Scouts prepare for Great Urban Race
Published Thursday April 16th, 2009

On the afternoon of April 25, be prepared to see groups of uniformed young people running purposefully around the City of Moncton. They're participating in the city's first ever Great Urban Race.
Members of Scouts Canada, l'Association des Scouts du Canada, and the Girl Guides of Canada, ages nine to 17, will be scouring several areas of the city for clues and information in this new event.They'll be joined by young members of the Falcons Orienteering Club and adult volunteers.
Organizer Troop Scouter and Race Master Heath Johnson anticipates seeing some 200 participants.
"I'm borrowing and adapting an event from the Quebec Council of Scouts Canada that I took part in three times when I lived in Montreal," he explained.
"I don't know where they got the idea from."
A Moncton native, Johnson has been in the Scouting movement since he was five years old and has been a leader for 13 years. He hopes the Great Urban Race will prove popular enough to become an annual event, perhaps being held in a different New Brunswick location each year.
The event begins with a brown-bag lunch and registration session at Bore Park at 11 a.m. There'll be some opening comments, rules and hints, and each team will receive its map and clue sheet.
At 1 p.m. the first teams will set off to find locations and gather information.
"The teams will be made up of patrols, which is a group of four to six kids who camp and work together, so they'll know each other," Johnson explained, "and it will be Cub teams against Cub teams and so on to make it fair. Each team has two adult volunteers going with it."

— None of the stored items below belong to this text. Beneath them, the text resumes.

From an optimization exercise on the open Yosys and OpenROAD flow, aimed at small area; shortcuts taken in it are not production practice. Only simulation tests tie the RTL to the original design; equivalence was not proved. Power and IR drop assume default switching activity.

`flow/design.v`:
```
`default_nettype none
package noc_if_pkg;
	typedef logic [2-1:0] vc_t;
	typedef logic [$clog2(8+1)-1:0] credit_t;    
	typedef struct packed {
		logic [2:0]                ftype;
		logic [8-1:0]    src;     
		logic [8-1:0]    dst;
		logic [3:0]                seq;     
		logic [8:0]                rsvd;    
		logic [32-1:0] payload;
	} flit_t;
	typedef struct packed {
		logic                        valid;
		logic                        tail;
		logic [5-1:0] rdst;
		vc_t                         vc;
		flit_t                       flit;
	} router_word_t;
endpackage
`default_nettype wire
`timescale 1ns/1ps
`default_nettype none
module sync_fifo #(
	parameter int WIDTH = 64,
	parameter int DEPTH = 16     
) (
	input  wire              clk,
	input  wire              rst_n,
	input  wire              i_wr_en,
	input  wire [WIDTH-1:0]  i_wr_data,
	input  wire              i_rd_en,
	output logic [WIDTH-1:0] o_rd_data,
	output logic             o_full,
	output logic             o_empty
);
	localparam int AW = $clog2(DEPTH);
	logic [WIDTH-1:0] mem [DEPTH];
	logic [AW:0]      wr_ptr;       
	logic [AW:0]      rd_ptr;
	logic             do_wr;
	logic             do_rd;
	assign do_wr   = i_wr_en && !o_full;
	assign do_rd   = i_rd_en && !o_empty;
	assign o_empty = (wr_ptr == rd_ptr);
	assign o_full  = (wr_ptr[AW] != rd_ptr[AW]) && (wr_ptr[AW-1:0] == rd_ptr[AW-1:0]);
	always_ff @(posedge clk or negedge rst_n)
	begin
		if (!rst_n)
		begin
			wr_ptr <= '0;
			rd_ptr <= '0;
		end
		else
		begin
			if (do_wr)
				wr_ptr <= wr_ptr + 1'b1;
			if (do_rd)
				rd_ptr <= rd_ptr + 1'b1;
		end
	end
	always_ff @(posedge clk)
	begin
		if (do_wr)
			mem[wr_ptr[AW-1:0]] <= i_wr_data;
		if (do_rd)
			o_rd_data <= mem[rd_ptr[AW-1:0]];    
	end
endmodule
`default_nettype wire
`timescale 1ns/1ps
`default_nettype none
module credit_tracker (
	input  wire                                    clk,
	input  wire                                    rst_n,
	input  wire                                    i_credit_valid,
	input  wire noc_if_pkg::vc_t                   i_credit_vc,
	input  wire                                    i_spend,
	input  wire noc_if_pkg::vc_t                   i_spend_vc,
	output noc_if_pkg::vc_t                        o_best_vc,
	output logic                                   o_best_ok,
	output noc_if_pkg::credit_t [4-1:0] o_credits
);
	noc_if_pkg::credit_t cnt [4];
	noc_if_pkg::vc_t     vc_01;
	noc_if_pkg::vc_t     vc_23;
	for (genvar v = 0; v < 4; v++)
	begin : g_cnt
		logic inc;
		logic dec;
		assign inc = i_credit_valid && (i_credit_vc == noc_if_pkg::vc_t'(v));
		assign dec = i_spend && (i_spend_vc == noc_if_pkg::vc_t'(v));
		always_ff @(posedge clk or negedge rst_n)
		begin
			if (!rst_n)
				cnt[v] <= 8;
			else if (inc && !dec)
				cnt[v] <= cnt[v] + 1'b1;
			else if (dec && !inc)
				cnt[v] <= cnt[v] - 1'b1;    
		end
		assign o_credits[v] = cnt[v];
	end
	assign vc_01     = (cnt[0] >= cnt[1]) ? 2'd0 : 2'd1;
	assign vc_23     = (cnt[2] >= cnt[3]) ? 2'd2 : 2'd3;
	assign o_best_vc = (cnt[vc_01] >= cnt[vc_23]) ? vc_01 : vc_23;
	assign o_best_ok = cnt[o_best_vc] > 2;
endmodule
`default_nettype wire
`timescale 1ns/1ps
`default_nettype none
module flit_packer (
	input  wire                      clk,
	input  wire                      rst_n,
	input  wire                      i_send_req,
	output logic                     o_send_ack,
	input  wire                      i_data_valid,
	input  wire [32-1:0] i_data,
	input  wire [8-1:0]    i_dst,
	input  wire [5:0]                i_id,
	input  wire [5:0]                i_seq_len,
	input  wire [8-1:0]    i_local_id,
	output logic                     o_wr_valid,    
	output logic                     o_wr_bank,     
	output noc_if_pkg::flit_t        o_wr_flit,
	input  wire [1:0]                i_bank_busy    
);
	typedef enum logic [1:0] {IDLE, RECV, UPDT, CHEK} state_e;
	state_e                    state;
	logic                      valid_r;     
	logic [32-1:0] data_r;
	logic [3:0]                word_cnt;
	logic [3:0]                seq_r;
	logic [8-1:0]    dst_r;
	logic [5:0]                id_r;
	logic [1:0]                offset_r;    
	logic                      sel_bank;
	logic                      first_word;
	logic                      last_flit;
	noc_if_pkg::flit_t         flit;
	assign first_word = i_data_valid && !valid_r;
	assign last_flit  = valid_r && !i_data_valid;    
	always_ff @(posedge clk or negedge rst_n)
	begin
		if (!rst_n)
		begin
			state      <= IDLE;
			o_send_ack <= 1'b0;
			sel_bank   <= 1'b0;
		end
		else
		begin
			case (state)
				IDLE:
				begin
					if (i_send_req)
					begin
						state      <= RECV;
						o_send_ack <= 1'b1;
						sel_bank   <= i_bank_busy[0];    
					end
				end
				RECV:
				begin
					if (last_flit)
						state <= UPDT;
				end
				UPDT:
					state <= CHEK;    
				CHEK:
				begin
					if (i_bank_busy != 2'b11)
					begin
						state      <= IDLE;
						o_send_ack <= 1'b0;
					end
				end
				default:
					state <= IDLE;
			endcase
		end
	end
	always_ff @(posedge clk or negedge rst_n)
	begin
		if (!rst_n)
		begin
			valid_r  <= 1'b0;
			word_cnt <= '0;
		end
		else
		begin
			valid_r  <= i_data_valid;
			word_cnt <= i_data_valid ? word_cnt + 4'd1 : 4'd0;
		end
	end
	always_ff @(posedge clk)
	begin
		if (i_data_valid)
		begin
			data_r <= i_data;
			seq_r  <= word_cnt;
		end
		if (first_word)    
		begin
			dst_r    <= i_dst;
			id_r     <= i_id;
			offset_r <= i_seq_len[1:0];
		end
	end
	always_comb
	begin
		flit.src     = i_local_id;
		flit.dst     = dst_r;
		flit.seq     = seq_r;
		flit.payload = data_r;
		if (seq_r == 4'd0)
		begin
			flit.ftype = 3'd0;    
			flit.rsvd  = {3'b000, id_r};
		end
		else if (last_flit)
		begin
			flit.ftype = 3'd2;
			flit.rsvd  = {1'b0, offset_r, id_r};
		end
		else
		begin
			flit.ftype = 3'd1;
			flit.rsvd  = {3'b000, id_r};
		end
	end
	assign o_wr_valid = valid_r;
	assign o_wr_bank  = sel_bank;
	assign o_wr_flit  = flit;
endmodule
`default_nettype wire
`timescale 1ns/1ps
`default_nettype none
module tx_link_sched (
	input  wire                      clk,
	input  wire                      rst_n,
	input  wire                      i_wr_valid,    
	input  wire                      i_wr_bank,     
	input  wire noc_if_pkg::flit_t   i_wr_flit,
	output logic [1:0]               o_bank_busy,   
	input  wire                      i_credit_valid,
	input  wire noc_if_pkg::vc_t     i_credit_vc,
	output noc_if_pkg::router_word_t o_data,
	output logic                     o_data_valid
);
	typedef enum logic [1:0] {S_IDLE, S_ALOC, S_SEND} state_e;
	state_e                                 state;
	logic [1:0]                             busy;
	logic                                   head_bank;    
	logic                                   cur_bank;     
	logic                                   wr_valid_r;
	logic                                   wr_bank_r;
	logic                                   pkt_done;
	logic                                   sent_last;
	logic [1:0]                             bank_empty;
	logic [2*64-1:0]               bank_data;    
	noc_if_pkg::flit_t                      cur_data;
	logic                                   rd_en;
	logic                                   rd_en_r;
	noc_if_pkg::vc_t                        vc_sel;
	noc_if_pkg::vc_t                        best_vc;
	logic                                   best_ok;
	noc_if_pkg::credit_t [4-1:0] credits;
	for (genvar b = 0; b < 2; b++)
	begin : g_bank
		sync_fifo #(
			.WIDTH (64),
			.DEPTH (16)
		) u_bank (
			.clk       (clk),
			.rst_n     (rst_n),
			.i_wr_en   (i_wr_valid && (i_wr_bank == 1'(b))),
			.i_wr_data (i_wr_flit),
			.i_rd_en   (rd_en && (cur_bank == 1'(b))),
			.o_rd_data (bank_data[b*64 +: 64]),
			.o_full    (),
			.o_empty   (bank_empty[b])
		);
	end
	credit_tracker u_credit (
		.clk            (clk),
		.rst_n          (rst_n),
		.i_credit_valid (i_credit_valid),
		.i_credit_vc    (i_credit_vc),
		.i_spend        (rd_en),
		.i_spend_vc     (vc_sel),
		.o_best_vc      (best_vc),
		.o_best_ok      (best_ok),
		.o_credits      (credits)
	);
	assign pkt_done  = wr_valid_r && !i_wr_valid;       
	assign sent_last = rd_en_r && bank_empty[cur_bank];       
	always_ff @(posedge clk or negedge rst_n)
	begin
		if (!rst_n)
		begin
			busy       <= 2'b00;
			head_bank  <= 1'b0;
			wr_valid_r <= 1'b0;
			wr_bank_r  <= 1'b0;
		end
		else
		begin
			wr_valid_r <= i_wr_valid;
			wr_bank_r  <= i_wr_bank;
			if (pkt_done)
				busy[wr_bank_r] <= 1'b1;
			if (sent_last)
				busy[cur_bank] <= 1'b0;
			if (sent_last)
				head_bank <= !cur_bank;    
			else if (pkt_done && (busy == 2'b00))
				head_bank <= wr_bank_r;
		end
	end
	always_ff @(posedge clk or negedge rst_n)
	begin
		if (!rst_n)
		begin
			state    <= S_IDLE;
			cur_bank <= 1'b0;
			vc_sel   <= '0;
			rd_en_r  <= 1'b0;
		end
		else
		begin
			rd_en_r <= rd_en;
			case (state)
				S_IDLE:
				begin
					if (busy[head_bank])
					begin
						cur_bank <= head_bank;
						state    <= S_ALOC;
					end
				end
				S_ALOC:
				begin
					if (best_ok)    
					begin
						vc_sel <= best_vc;
						state  <= S_SEND;
					end
				end
				S_SEND:
				begin
					if (sent_last)
						state <= S_IDLE;
				end
				default:
					state <= S_IDLE;
			endcase
		end
	end
	assign rd_en = (state == S_SEND) && !bank_empty[cur_bank] && (credits[vc_sel] != '0);
	assign cur_data = bank_data[cur_bank*64 +: 64];
	always_comb
	begin
		o_data.valid = rd_en_r;
		o_data.tail  = sent_last;
		o_data.rdst  = cur_data.dst[5-1:0];
		o_data.vc    = vc_sel;
		o_data.flit  = cur_data;
	end
	assign o_data_valid      = rd_en_r;
	assign o_bank_busy = busy;
endmodule
`default_nettype wire
`timescale 1ns/1ps
`default_nettype none
module rx_vc_drain (
	input  wire                           clk,
	input  wire                           rst_n,
	input  wire noc_if_pkg::router_word_t i_flit,
	output logic                          o_credit_valid,
	output noc_if_pkg::vc_t               o_credit_vc,
	output logic                          o_req_rx,
	input  wire                           i_ack_rx,
	output noc_if_pkg::flit_t             o_data_input,
	output logic                          o_data_input_valid
);
	logic [4-1:0]   vcq_wr;
	logic [4-1:0]   vcq_rd;
	logic [4-1:0]   vcq_full;
	logic [4-1:0]   vcq_empty;
	logic [4*$bits(i_flit)-1:0] vcq_data;    
	noc_if_pkg::vc_t          last_vc;     
	noc_if_pkg::vc_t          pick_vc;
	noc_if_pkg::vc_t          fwd_vc;      
	noc_if_pkg::vc_t          idx;
	logic                     pick_ok;
	logic                     visit;
	logic                     fwd_r;
	logic                     inq_full;
	logic                     inq_empty;
	noc_if_pkg::router_word_t fwd_word;    
	for (genvar v = 0; v < 4; v++)
	begin : g_vcq
		assign vcq_wr[v] = i_flit.valid && (i_flit.vc == noc_if_pkg::vc_t'(v));
		assign vcq_rd[v] = visit && (pick_vc == noc_if_pkg::vc_t'(v));
		sync_fifo #(
			.WIDTH ($bits(i_flit)),
			.DEPTH (8)
		) u_vcq (
			.clk       (clk),
			.rst_n     (rst_n),
			.i_wr_en   (vcq_wr[v]),
			.i_wr_data (i_flit),
			.i_rd_en   (vcq_rd[v]),
			.o_rd_data (vcq_data[v*$bits(i_flit) +: $bits(i_flit)]),
			.o_full    (vcq_full[v]),
			.o_empty   (vcq_empty[v])
		);
	end
	always_comb
	begin
		pick_vc = last_vc;
		pick_ok = 1'b0;
		idx     = last_vc;
		for (int k = 1; k <= 4; k++)
		begin
			idx = last_vc + noc_if_pkg::vc_t'(k);    
			if (!pick_ok && !vcq_empty[idx])
			begin
				pick_vc = idx;
				pick_ok = 1'b1;
			end
		end
	end
	assign visit = pick_ok && !fwd_r && !inq_full;
	always_ff @(posedge clk or negedge rst_n)
	begin
		if (!rst_n)
		begin
			last_vc <= '0;
			fwd_vc  <= '0;
			fwd_r   <= 1'b0;
		end
		else
		begin
			fwd_r <= visit;
			if (visit)
			begin
				last_vc <= pick_vc;
				fwd_vc  <= pick_vc;
			end
		end
	end
	assign fwd_word = vcq_data[fwd_vc*$bits(i_flit) +: $bits(i_flit)];
	sync_fifo #(
		.WIDTH (64),
		.DEPTH (32)
	) u_inq (
		.clk       (clk),
		.rst_n     (rst_n),
		.i_wr_en   (fwd_r),
		.i_wr_data (fwd_word.flit),
		.i_rd_en   (i_ack_rx),
		.o_rd_data (o_data_input),
		.o_full    (inq_full),
		.o_empty   (inq_empty)
	);
	assign o_credit_valid = fwd_r;     
	assign o_credit_vc    = fwd_vc;
	always_ff @(posedge clk or negedge rst_n)
	begin
		if (!rst_n)
		begin
			o_req_rx           <= 1'b0;
			o_data_input_valid <= 1'b0;
		end
		else
		begin
			o_req_rx           <= !inq_empty && !i_ack_rx;
			o_data_input_valid <= i_ack_rx;    
		end
	end
endmodule
`default_nettype wire
`timescale 1ns/1ps
`default_nettype none
module noc_if_top (
	input  wire                           clk,
	input  wire                           rst_n,
	input  wire                           i_send_req,
	output logic                          o_send_ack,
	input  wire                           i_data_valid,
	input  wire [32-1:0]      i_data,
	input  wire [8-1:0]         i_dst,
	input  wire [5:0]                     i_id,
	input  wire [5:0]                     i_seq_len,
	output logic                          o_req_rx,
	input  wire                           i_ack_rx,
	output logic [63:0]                   o_data_input,        
	output logic                          o_data_input_valid,
	output logic [72:0]                   o_data,              
	output logic                          o_data_valid,
	input  wire [72:0]                    i_flit,              
	input  wire                           i_credit_valid,
	input  wire [1:0]                     i_credit_vc,         
	output logic                          o_credit_valid,
	output logic [1:0]                    o_credit_vc,         
	input  wire [8-1:0]         i_local_id
);
	logic                     wr_valid;
	logic                     wr_bank;
	noc_if_pkg::flit_t        wr_flit;
	logic [1:0]               bank_busy;
	noc_if_pkg::router_word_t tx_word;
	noc_if_pkg::flit_t        rx_flit;
	noc_if_pkg::vc_t          credit_vc;
	flit_packer u_packer (
		.clk          (clk),
		.rst_n        (rst_n),
		.i_send_req   (i_send_req),
		.o_send_ack   (o_send_ack),
		.i_data_valid (i_data_valid),
		.i_data       (i_data),
		.i_dst        (i_dst),
		.i_id         (i_id),
		.i_seq_len    (i_seq_len),
		.i_local_id   (i_local_id),
		.o_wr_valid   (wr_valid),
		.o_wr_bank    (wr_bank),
		.o_wr_flit    (wr_flit),
		.i_bank_busy  (bank_busy)
	);
	tx_link_sched u_sched (
		.clk            (clk),
		.rst_n          (rst_n),
		.i_wr_valid     (wr_valid),
		.i_wr_bank      (wr_bank),
		.i_wr_flit      (wr_flit),
		.o_bank_busy    (bank_busy),
		.i_credit_valid (i_credit_valid),
		.i_credit_vc    (noc_if_pkg::vc_t'(i_credit_vc)),
		.o_data         (tx_word),
		.o_data_valid   (o_data_valid)
	);
	rx_vc_drain u_rx (
		.clk                (clk),
		.rst_n              (rst_n),
		.i_flit             (noc_if_pkg::router_word_t'(i_flit)),
		.o_credit_valid     (o_credit_valid),
		.o_credit_vc        (credit_vc),
		.o_req_rx           (o_req_rx),
		.i_ack_rx           (i_ack_rx),
		.o_data_input       (rx_flit),
		.o_data_input_valid (o_data_input_valid)
	);
	assign o_data       = tx_word;
	assign o_data_input = rx_flit;
	assign o_credit_vc  = credit_vc;
endmodule
`default_nettype wire
```
`flow/run.sh`:
```
#!/bin/bash
# synth_recipe.tcl (not shown) runs the flow's synth.tcl, then flattens the netlist and writes it again
# the make line also repeats each setting of config.mk as NAME=value (left out here)
make -C /OpenROAD-flow-scripts/flow DESIGN_CONFIG=/design/flow/config.mk WORK_HOME=/design/flow/orfs CLKGATE_MAP_FILE= SYNTH_SCRIPT=/design/flow/synth_recipe.tcl finish
```
`flow/config.mk`:
```
export PLATFORM = sky130hd
export DESIGN_NAME = noc_if_top
export DESIGN_NICKNAME = noc_if_top
export VERILOG_FILES = /design/flow/design.v
export SDC_FILE = /design/flow/constraint.sdc
export NUM_CORES = 4
export LEC_CHECK = 0
export CAP_MARGIN = 20
export CORE_MARGIN = 2
export CORE_UTILIZATION = 40
export SLEW_MARGIN = 20
```
`flow/constraint.sdc`:
```
create_clock -name core_clock -period 10.0 [get_ports {clk}]
set_input_delay 2.0000 -clock core_clock [delete_from_list [all_inputs] [get_ports {clk}]]
set_output_delay 2.0000 -clock core_clock [all_outputs]
set_load 0.01 [all_outputs]
```
==> run summary <==
==> where the power goes <==
group | internal [mW] | switching (mW) | total (mW)
Clock | 14.0 | 10.6 | 24.6
Sequential | 36.7 | 2.08 | 38.8
Combinational | 10.1 | 12.9 | 23.0
Total | 60.8 | 25.6 | 86.4
==> final cells by class <==
class / instances / area, µm² / area share, %
flip-flops and latches: 6681 / 200000 / 69.7
multi-input cells: 2760 / 50200 / 17.5
clock buffers: 860 / 18100 / 6.29
well taps: 8350 / 10400 / 3.64
repair buffers: 537 / 4790 / 1.67
clock inverters: 366 / 3400 / 1.18
inverters: 31 / 121 / 0.0422
diodes: 19 / 47.5 / 0.0165
==> worst max path at each step <==
stage,end,slack [ns],depth (start not counted)
finish,o_data[71],3.70,6
global route,o_data[71],3.55,6
CTS,o_data[71],3.60,6
detailed placement,u_rx.g_vcq[1].u_vcq.mem[3][56]$_DFFE_PP_,3.95,6
global placement,u_rx.g_vcq[0].u_vcq.mem[3][45]$_DFFE_PP_,3.80,6
floorplan,u_rx.g_vcq[0].u_vcq.mem[0][0]$_DFFE_PP_,2.12,4
==> critical path, stage by stage (launching register included) <==
cell             delay (ns)
dfrtp_4                1.05
xnor2_1                0.19
nand4_1                0.15
o21ai_0                0.50
nor2b_1                0.40
and2_1                 0.35
clkdlybuf4s50_1        0.60
==> metrics by stage <==
step           area (µm²)  setup slack [ns]  cells  util, %
4_1_cts            287000              3.60  19600     45.8
5_1_grt            287000              3.55  19600     45.8
3_3_place_gp       266000              3.80  18300     42.3
2_1_floorplan      252000              2.12   9958        -
6_report           287000              3.70  19600     45.8
3_5_place_dp       266000              3.95  18300     42.4
==> logic make-up (layout without fill, tap and decap cells) <==
group	Yosys count	after routing	share of synthesized area [%]
AND/OR/NAND/NOR	281	281	0.574
flip-flops	6681	6681	79.5
other	1	21	0.00149
multiplexers	2245	2245	18.3
buffers and inverters	517	1794	0.823
adder cells (fa/ha/maj)	56	56	0.290
XOR/XNOR	99	99	0.350
AO/OA/AOI/OAI	77	77	0.209
==> metal layers <==
| layer | global-route usage (%) | routed length, µm | up-vias |
|---|---|---|---|
| li1 | - | - | 44500 |
| met4 | 5.37 | 18100 | 36 |
| met1 | 27.3 | 260000 | 62000 |
| met2 | 32.0 | 308000 | 4745 |
| met3 | 2.97 | 46400 | 1017 |
| met5 | 0 | 211 | - |
==> state kept, by name (all words and copies together) (netlist names), 4 cells and up <==
| register | cells |
|---|---|
| u_rx.g_vcq.u_vcq.rd_ptr | 16 |
| u_rx.u_inq.wr_ptr | 6 |
| u_sched.u_credit.cnt | 16 |
| u_packer.dst_r | 8 |
| u_rx.u_inq.rd_ptr | 6 |
| u_sched.g_bank.u_bank.o_rd_data | 124 |
| u_packer.id_r | 6 |
| u_rx.u_inq.mem | 2048 |
| u_rx.g_vcq.u_vcq.o_rd_data | 256 |
| u_packer.seq_r | 4 |
| u_rx.u_inq.o_rd_data | 64 |
| u_rx.g_vcq.u_vcq.wr_ptr | 16 |
| u_packer.data_r | 32 |
| u_sched.g_bank.u_bank.rd_ptr | 10 |
| u_packer.word_cnt | 4 |
| u_sched.g_bank.u_bank.wr_ptr | 10 |
| u_sched.g_bank.u_bank.mem | 1984 |
| u_rx.g_vcq.u_vcq.mem | 2048 |
==> synth_stat cells (3+ instances only) <==
cell      instances  share of area (%)
edfxtp_1       6576                 78
mux4_2         1837                 16
mux2_2          398                1.8
clkbuf_1        289               0.43
buf_1           110               0.16
dfrtp_1         101                1.0
nor2_1           99               0.15
buf_2            76               0.15
nand2_1          57              0.085
xnor2_1          57               0.20
ha_1             52               0.26
xor2_1           40               0.14
inv_1            30              0.045
a21oi_1          24              0.048
and2_1           24              0.060
o21ai_0          20              0.040
nor3_1           18              0.036
nand2b_1         17              0.042
nand3_1          12              0.024
buf_4             9              0.027
nand4_1           7              0.017
nor4_1            7              0.017
a21o_1            6              0.018
mux2i_1           6              0.024
a211oi_1          5              0.015
nor2_2            5              0.012
and3_1            4             0.0099
dfstp_2           4              0.042
fa_1              4              0.032
nand3b_1          4              0.012
nor2b_1           4             0.0099
a311oi_1          3              0.010
nor3b_1           3             0.0089
or3b_2            3              0.010
==> layout by cell type (no fill, tap or decap), types with 11 or more instances in the layout <==
master              n
buf_12             11
clkinv_1          150
clkbuf_1          159
inv_6              11
nor2_1             28
nor3_2             11
xor2_1             40
nor2_4             71
and2_4             16
diode_2            19
clkdlybuf4s50_1   222
clkinvlp_4         16
mux4_2           1837
xnor2_1            57
a21oi_1            23
nand2_1            57
mux2_2            398
o21ai_0            20
clkinv_2          107
ha_1               52
dfrtp_1            73
nand2b_1           17
clkbuf_16         696
bufinv_16          46
clkinv_8           15
dfrtp_4            28
nand3_1            12
buf_4             240
buf_2              49
inv_1              28
edfxtp_1         6576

The only non-Scouting participants of the race are from the Falcons Orienteering Club. The club is helping set up the course and providing maps, and its young members - who know nothing of the clues or course - have been invited to join the race.
The full course of the Great Urban Race is a 4.5 km loop formed by Bore Park, Main Street, Victoria Park, Mountain Road and King Street. Younger participants will be required to gather fewer facts than older ones to ensure they can finish the race inside the allotted four hours.
What kind of things are teams expected to do as they run the course? Here's a sample clue and question: "Head down King Street. At the corner of King and St. George, what's the building and what did it used to be?"
The idea is that as teams follow the course, they'll have to read historical or identifying plaques for information, or perhaps enter a building to learn something. As they race the clock and other teams, they'll become familiar with parts of the city and the city's story. They may also have to perform various tasks.
"The kids will have to use several skills," Johnson elaborates, "from camping to knot tying to map reading. The first goal is for them to have fun, and they'll also be learning about their community and raising the visibility of Scouts and Guides as they're seen all over town."
This is a rain or shine event, so participants are expected to bring appropriate clothing. Should it be necessary, army mess tents will be erected in Bore Park and possibly Victoria Park, to provide dry start, finish and way points. Only severe weather will cause the event to be canceled.
Johnson anticipates all teams will have returned to Bore Park by 5 p.m. Each team will hand in its answers and while scores are being calculated and tabulated, hunger pangs can be soothed at the race-end barbecue. Winners will be announced and prizes from the Scout shop will be handed out at 6 p.m. Everyone receives an Urban Race crest for their campfire blanket.
"The race will be challenging, exciting," Johnson promised, "and most of all, fun!"